The problem
All of the data is to be copied word for word.

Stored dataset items
^^^^^^^^
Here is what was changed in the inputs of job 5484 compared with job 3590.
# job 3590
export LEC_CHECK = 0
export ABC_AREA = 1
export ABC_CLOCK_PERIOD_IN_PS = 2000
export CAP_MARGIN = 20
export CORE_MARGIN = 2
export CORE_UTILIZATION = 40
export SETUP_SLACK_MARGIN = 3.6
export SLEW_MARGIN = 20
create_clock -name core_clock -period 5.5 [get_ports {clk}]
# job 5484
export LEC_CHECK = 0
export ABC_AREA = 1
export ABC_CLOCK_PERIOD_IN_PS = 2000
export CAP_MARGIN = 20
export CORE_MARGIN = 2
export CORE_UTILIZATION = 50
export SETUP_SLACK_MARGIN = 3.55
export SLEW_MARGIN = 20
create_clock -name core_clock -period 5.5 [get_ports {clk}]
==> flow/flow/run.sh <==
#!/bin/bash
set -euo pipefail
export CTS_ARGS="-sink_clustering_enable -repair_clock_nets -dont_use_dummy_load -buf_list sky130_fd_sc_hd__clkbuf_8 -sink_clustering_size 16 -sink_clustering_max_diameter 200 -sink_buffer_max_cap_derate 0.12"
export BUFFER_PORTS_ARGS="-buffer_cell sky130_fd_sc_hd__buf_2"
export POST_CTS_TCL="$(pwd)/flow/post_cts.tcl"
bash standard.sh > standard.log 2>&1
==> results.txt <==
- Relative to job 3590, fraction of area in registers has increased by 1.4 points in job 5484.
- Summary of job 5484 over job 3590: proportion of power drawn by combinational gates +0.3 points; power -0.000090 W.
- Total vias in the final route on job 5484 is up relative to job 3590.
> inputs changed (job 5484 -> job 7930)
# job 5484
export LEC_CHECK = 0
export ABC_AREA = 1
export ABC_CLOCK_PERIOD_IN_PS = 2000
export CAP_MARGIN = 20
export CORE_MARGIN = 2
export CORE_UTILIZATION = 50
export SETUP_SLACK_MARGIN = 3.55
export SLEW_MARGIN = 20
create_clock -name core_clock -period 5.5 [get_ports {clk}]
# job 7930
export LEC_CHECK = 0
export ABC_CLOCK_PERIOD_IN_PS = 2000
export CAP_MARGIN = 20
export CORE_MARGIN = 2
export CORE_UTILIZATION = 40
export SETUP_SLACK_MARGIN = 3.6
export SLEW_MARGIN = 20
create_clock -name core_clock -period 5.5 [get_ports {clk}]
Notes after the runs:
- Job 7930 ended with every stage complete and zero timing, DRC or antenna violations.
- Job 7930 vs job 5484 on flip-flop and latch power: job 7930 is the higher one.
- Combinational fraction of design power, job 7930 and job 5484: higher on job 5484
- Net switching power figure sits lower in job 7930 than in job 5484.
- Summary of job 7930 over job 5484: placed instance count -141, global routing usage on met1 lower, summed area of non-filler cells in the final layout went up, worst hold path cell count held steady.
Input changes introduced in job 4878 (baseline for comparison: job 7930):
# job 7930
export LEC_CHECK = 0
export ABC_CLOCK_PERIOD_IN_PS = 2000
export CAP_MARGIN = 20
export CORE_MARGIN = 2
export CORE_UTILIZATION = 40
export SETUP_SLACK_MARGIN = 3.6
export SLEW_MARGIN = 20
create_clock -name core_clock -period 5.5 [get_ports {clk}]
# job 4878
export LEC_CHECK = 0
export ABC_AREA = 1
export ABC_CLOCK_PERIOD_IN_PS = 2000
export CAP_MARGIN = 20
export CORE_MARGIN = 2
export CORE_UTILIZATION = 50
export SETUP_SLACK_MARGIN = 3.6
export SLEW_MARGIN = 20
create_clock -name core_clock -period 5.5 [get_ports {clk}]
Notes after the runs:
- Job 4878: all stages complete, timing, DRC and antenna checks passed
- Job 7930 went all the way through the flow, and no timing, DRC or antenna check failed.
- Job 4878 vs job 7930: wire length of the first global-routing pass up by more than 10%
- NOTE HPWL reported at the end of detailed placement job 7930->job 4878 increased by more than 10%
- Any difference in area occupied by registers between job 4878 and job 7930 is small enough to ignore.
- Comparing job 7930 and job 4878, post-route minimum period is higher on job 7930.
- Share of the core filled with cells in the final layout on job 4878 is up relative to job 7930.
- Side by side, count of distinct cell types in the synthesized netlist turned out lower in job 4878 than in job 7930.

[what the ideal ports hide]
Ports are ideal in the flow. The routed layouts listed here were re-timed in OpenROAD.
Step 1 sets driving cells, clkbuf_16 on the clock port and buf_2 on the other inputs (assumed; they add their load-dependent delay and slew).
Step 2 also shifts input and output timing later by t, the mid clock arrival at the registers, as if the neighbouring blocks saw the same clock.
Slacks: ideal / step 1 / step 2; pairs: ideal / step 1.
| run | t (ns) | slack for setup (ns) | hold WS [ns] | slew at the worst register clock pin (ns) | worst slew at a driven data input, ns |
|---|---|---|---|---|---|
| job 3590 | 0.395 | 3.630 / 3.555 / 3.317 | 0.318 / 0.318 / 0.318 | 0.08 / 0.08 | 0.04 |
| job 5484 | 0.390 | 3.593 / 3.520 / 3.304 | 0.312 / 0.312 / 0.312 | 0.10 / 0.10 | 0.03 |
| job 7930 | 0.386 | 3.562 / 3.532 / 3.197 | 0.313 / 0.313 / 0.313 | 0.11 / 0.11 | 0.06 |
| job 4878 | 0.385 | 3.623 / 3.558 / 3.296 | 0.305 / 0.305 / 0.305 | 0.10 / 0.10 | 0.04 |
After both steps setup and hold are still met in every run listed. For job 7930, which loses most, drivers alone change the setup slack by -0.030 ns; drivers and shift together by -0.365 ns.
^^^^^^^^
Task output
Here is what was changed in the inputs of job 5484 compared with job 3590.
# job 3590
export LEC_CHECK = 0
export ABC_AREA = 1
export ABC_CLOCK_PERIOD_IN_PS = 2000
export CAP_MARGIN = 20
export CORE_MARGIN = 2
export CORE_UTILIZATION = 40
export SETUP_SLACK_MARGIN = 3.6
export SLEW_MARGIN = 20
create_clock -name core_clock -period 5.5 [get_ports {clk}]
# job 5484
export LEC_CHECK = 0
export ABC_AREA = 1
export ABC_CLOCK_PERIOD_IN_PS = 2000
export CAP_MARGIN = 20
export CORE_MARGIN = 2
export CORE_UTILIZATION = 50
export SETUP_SLACK_MARGIN = 3.55
export SLEW_MARGIN = 20
create_clock -name core_clock -period 5.5 [get_ports {clk}]
==> flow/flow/run.sh <==
#!/bin/bash
set -euo pipefail
export CTS_ARGS="-sink_clustering_enable -repair_clock_nets -dont_use_dummy_load -buf_list sky130_fd_sc_hd__clkbuf_8 -sink_clustering_size 16 -sink_clustering_max_diameter 200 -sink_buffer_max_cap_derate 0.12"
export BUFFER_PORTS_ARGS="-buffer_cell sky130_fd_sc_hd__buf_2"
export POST_CTS_TCL="$(pwd)/flow/post_cts.tcl"
bash standard.sh > standard.log 2>&1
==> results.txt <==
- Relative to job 3590, fraction of area in registers has increased by 1.4 points in job 5484.
- Summary of job 5484 over job 3590: proportion of power drawn by combinational gates +0.3 points; power -0.000090 W.
- Total vias in the final route on job 5484 is up relative to job 3590.
> inputs changed (job 5484 -> job 7930)
# job 5484
export LEC_CHECK = 0
export ABC_AREA = 1
export ABC_CLOCK_PERIOD_IN_PS = 2000
export CAP_MARGIN = 20
export CORE_MARGIN = 2
export CORE_UTILIZATION = 50
export SETUP_SLACK_MARGIN = 3.55
export SLEW_MARGIN = 20
create_clock -name core_clock -period 5.5 [get_ports {clk}]
# job 7930
export LEC_CHECK = 0
export ABC_CLOCK_PERIOD_IN_PS = 2000
export CAP_MARGIN = 20
export CORE_MARGIN = 2
export CORE_UTILIZATION = 40
export SETUP_SLACK_MARGIN = 3.6
export SLEW_MARGIN = 20
create_clock -name core_clock -period 5.5 [get_ports {clk}]
Notes after the runs:
- Job 7930 ended with every stage complete and zero timing, DRC or antenna violations.
- Job 7930 vs job 5484 on flip-flop and latch power: job 7930 is the higher one.
- Combinational fraction of design power, job 7930 and job 5484: higher on job 5484
- Net switching power figure sits lower in job 7930 than in job 5484.
- Summary of job 7930 over job 5484: placed instance count -141, global routing usage on met1 lower, summed area of non-filler cells in the final layout went up, worst hold path cell count held steady.
Input changes introduced in job 4878 (baseline for comparison: job 7930):
# job 7930
export LEC_CHECK = 0
export ABC_CLOCK_PERIOD_IN_PS = 2000
export CAP_MARGIN = 20
export CORE_MARGIN = 2
export CORE_UTILIZATION = 40
export SETUP_SLACK_MARGIN = 3.6
export SLEW_MARGIN = 20
create_clock -name core_clock -period 5.5 [get_ports {clk}]
# job 4878
export LEC_CHECK = 0
export ABC_AREA = 1
export ABC_CLOCK_PERIOD_IN_PS = 2000
export CAP_MARGIN = 20
export CORE_MARGIN = 2
export CORE_UTILIZATION = 50
export SETUP_SLACK_MARGIN = 3.6
export SLEW_MARGIN = 20
create_clock -name core_clock -period 5.5 [get_ports {clk}]
Notes after the runs:
- Job 4878: all stages complete, timing, DRC and antenna checks passed
- Job 7930 went all the way through the flow, and no timing, DRC or antenna check failed.
- Job 4878 vs job 7930: wire length of the first global-routing pass up by more than 10%
- NOTE HPWL reported at the end of detailed placement job 7930->job 4878 increased by more than 10%
- Any difference in area occupied by registers between job 4878 and job 7930 is small enough to ignore.
- Comparing job 7930 and job 4878, post-route minimum period is higher on job 7930.
- Share of the core filled with cells in the final layout on job 4878 is up relative to job 7930.
- Side by side, count of distinct cell types in the synthesized netlist turned out lower in job 4878 than in job 7930.

[what the ideal ports hide]
Ports are ideal in the flow. The routed layouts listed here were re-timed in OpenROAD.
Step 1 sets driving cells, clkbuf_16 on the clock port and buf_2 on the other inputs (assumed; they add their load-dependent delay and slew).
Step 2 also shifts input and output timing later by t, the mid clock arrival at the registers, as if the neighbouring blocks saw the same clock.
Slacks: ideal / step 1 / step 2; pairs: ideal / step 1.
| run | t (ns) | slack for setup (ns) | hold WS [ns] | slew at the worst register clock pin (ns) | worst slew at a driven data input, ns |
|---|---|---|---|---|---|
| job 3590 | 0.395 | 3.630 / 3.555 / 3.317 | 0.318 / 0.318 / 0.318 | 0.08 / 0.08 | 0.04 |
| job 5484 | 0.390 | 3.593 / 3.520 / 3.304 | 0.312 / 0.312 / 0.312 | 0.10 / 0.10 | 0.03 |
| job 7930 | 0.386 | 3.562 / 3.532 / 3.197 | 0.313 / 0.313 / 0.313 | 0.11 / 0.11 | 0.06 |
| job 4878 | 0.385 | 3.623 / 3.558 / 3.296 | 0.305 / 0.305 / 0.305 | 0.10 / 0.10 | 0.04 |
After both steps setup and hold are still met in every run listed. For job 7930, which loses most, drivers alone change the setup slack by -0.030 ns; drivers and shift together by -0.365 ns.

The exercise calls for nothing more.